I briefly mentioned this problem to Carlos Pérez at the OSSummit this week and he suggested to post my problem here.
Since a couple of weeks we have a problem on a particular host (a VM) that
- Only parts of the logs are seen in Kibana
- The log entries which make it through are all sent in the same time, having all the same timestamp (looks like accumulated logs)
The log source is a Nginx log from a well-visited site. There are multiple log entries per second, yet in the graph you see the gaps.
This happens on the last 5.6(.12 if I remember correctly) as well as on the newest 6.x version. I also went back to 5.6.9 to see if there was a regression.
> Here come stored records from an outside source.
What follows belongs to an exercise in optimizing a design on an open flow for small area and a short achievable clock period; a production flow would make more cautious choices. Only simulation tests tie the RTL to the original design; equivalence was not proved.

## flow/design.v (module list and top-level ports; edited modules follow where they fit)
// module rlwe_alu: 2446 lines
// module rlwe_fa: 4 lines
// module rlwe_ha: 4 lines
module rlwe_alu (
    input  wire        clk,
    input  wire        rst,         
    input  wire        in_valid,
    input  wire [2:0]  in_op,
    input  wire [31:0] in_a,
    input  wire [31:0] in_b,
    input  wire [31:0] in_c,
    output wire        out_valid,
    output wire [31:0] out_y0,
    output wire [31:0] out_y1
);
  // ...
==> flow/run.sh <==
#!/bin/bash
# synth_recipe.tcl (not shown) runs the flow's synth.tcl, then flattens the netlist and writes it again
# the make line also repeats each setting of config.mk as NAME=value (left out here)
make -C /OpenROAD-flow-scripts/flow DESIGN_CONFIG=/design/flow/config.mk WORK_HOME=/design/flow/orfs CLKGATE_MAP_FILE= SYNTH_SCRIPT=/design/flow/synth_recipe.tcl finish
==> flow/config.mk <==
export PLATFORM = sky130hd
export DESIGN_NAME = rlwe_alu
export DESIGN_NICKNAME = rlwe_alu
export VERILOG_FILES = /design/flow/design.v
export SDC_FILE = /design/flow/constraint.sdc
export NUM_CORES = 4
export LEC_CHECK = 0
export CAP_MARGIN = 20
export CORE_MARGIN = 2
export CORE_UTILIZATION = 40
export SLEW_MARGIN = 20
export SYNTH_HIERARCHICAL = 1
export SYNTH_MINIMUM_KEEP_SIZE = 0
==> flow/constraint.sdc <==
create_clock -name core_clock -period 26.0 [get_ports {clk}]
set_input_delay 5.2000 -clock core_clock [delete_from_list [all_inputs] [get_ports {clk}]]
set_output_delay 5.2000 -clock core_clock [all_outputs]
set_load 0.01 [all_outputs]
==> flow_metrics.tcl, run 1 <==
set metrics [dict create \
    grt_pass1_wl_mm 157.4 \
    async_flop_share_pct 0 \
    wl_met2_mm 46.10 \
    ctsResizeCount 0 \
    inv_count 170 \
    final_common_cell "ha_1" \
    die_area_mm2 0.09478 \
    drt-initial-drc-count 2182 \
    cts_buffers 46 \
    met2_usage_pct 34.76 \
    min-delay-start "op0[0]$_DFF_P_" \
    port-buffer-count 148 \
    cts_tree "yes" \
    final_util_pct 44.82 \
    dpl.cell_count 4937 \
    yosysTopAreaCellShare_pct 24.45 \
    fin_ws_ns 19.31 \
    num_rows 111 \
    status "complete, no violations" \
    via_per_inst 5.429 \
    r2r-start "p3[17]$_DFF_P_" \
    layout_worst_path_cycle_share_pct 25.74 \
    yosys.area.top_type "fa_1" \
    grt_usage_pct 21.29 \
    rr_worst_depth 24 \
    grt_use_met3_pct 3.408 \
    grt_pass1_vias 27560 \
    route.antenna.remaining_nets 0 \
    synth_edf_count 0 \
    worstPathRequired_ns 20.80 \
    num_vias 27260 \
]
==> run 2, diff against run 1 <==
--- a/flow/config.mk
+++ b/flow/config.mk
@@ -7,7 +7,8 @@
 export LEC_CHECK = 0
 export CAP_MARGIN = 20
 export CORE_MARGIN = 2
-export CORE_UTILIZATION = 40
+export CORE_UTILIZATION = 65
+export PLACE_DENSITY = 0.75
 export SLEW_MARGIN = 20
 export SYNTH_HIERARCHICAL = 1
 export SYNTH_MINIMUM_KEEP_SIZE = 0
==> run 2 against run 1 <==
  * Synthesized cell count did not move
  * Clock skew increased by 0.0093 ns
  * Clock-buffer cell count increased by 2
  * Sequential share of layout area rose by 0.33 points
  * Final cell count down 8.8%
  * Utilization increased by 27 points
  * Design area down 1.8%
  * Hold slack improved by 0.0054 ns
  * Largest cell class unchanged
  * Highest routed layer is now met4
Always with the same result.
Logstash (where the logs are sent to) and Elasticsearch are working fine, as you can see the other log entries are correctly entered and graphed (see dashboard screenshot above).
I enabled the debug logs in Filebeat and could only see that the logs were sent accumulated at (seemlingly) random times. Which would explain the gaps but not the missing log entries.
On another host which also sends nginx logs using Filebeat the data is coming in almost realtime as wanted.
The following graph shows how much data is missing now:
The graph shows the number of log entries (aggregated to 1 day) in the past 60 days. As you can see there is a clear drop of the number since September 11. And no, the reason is not less visitors. We still have the same kind of website visitors.
Can anyone help explain what could be the reason? Different settings to try and debug this issue?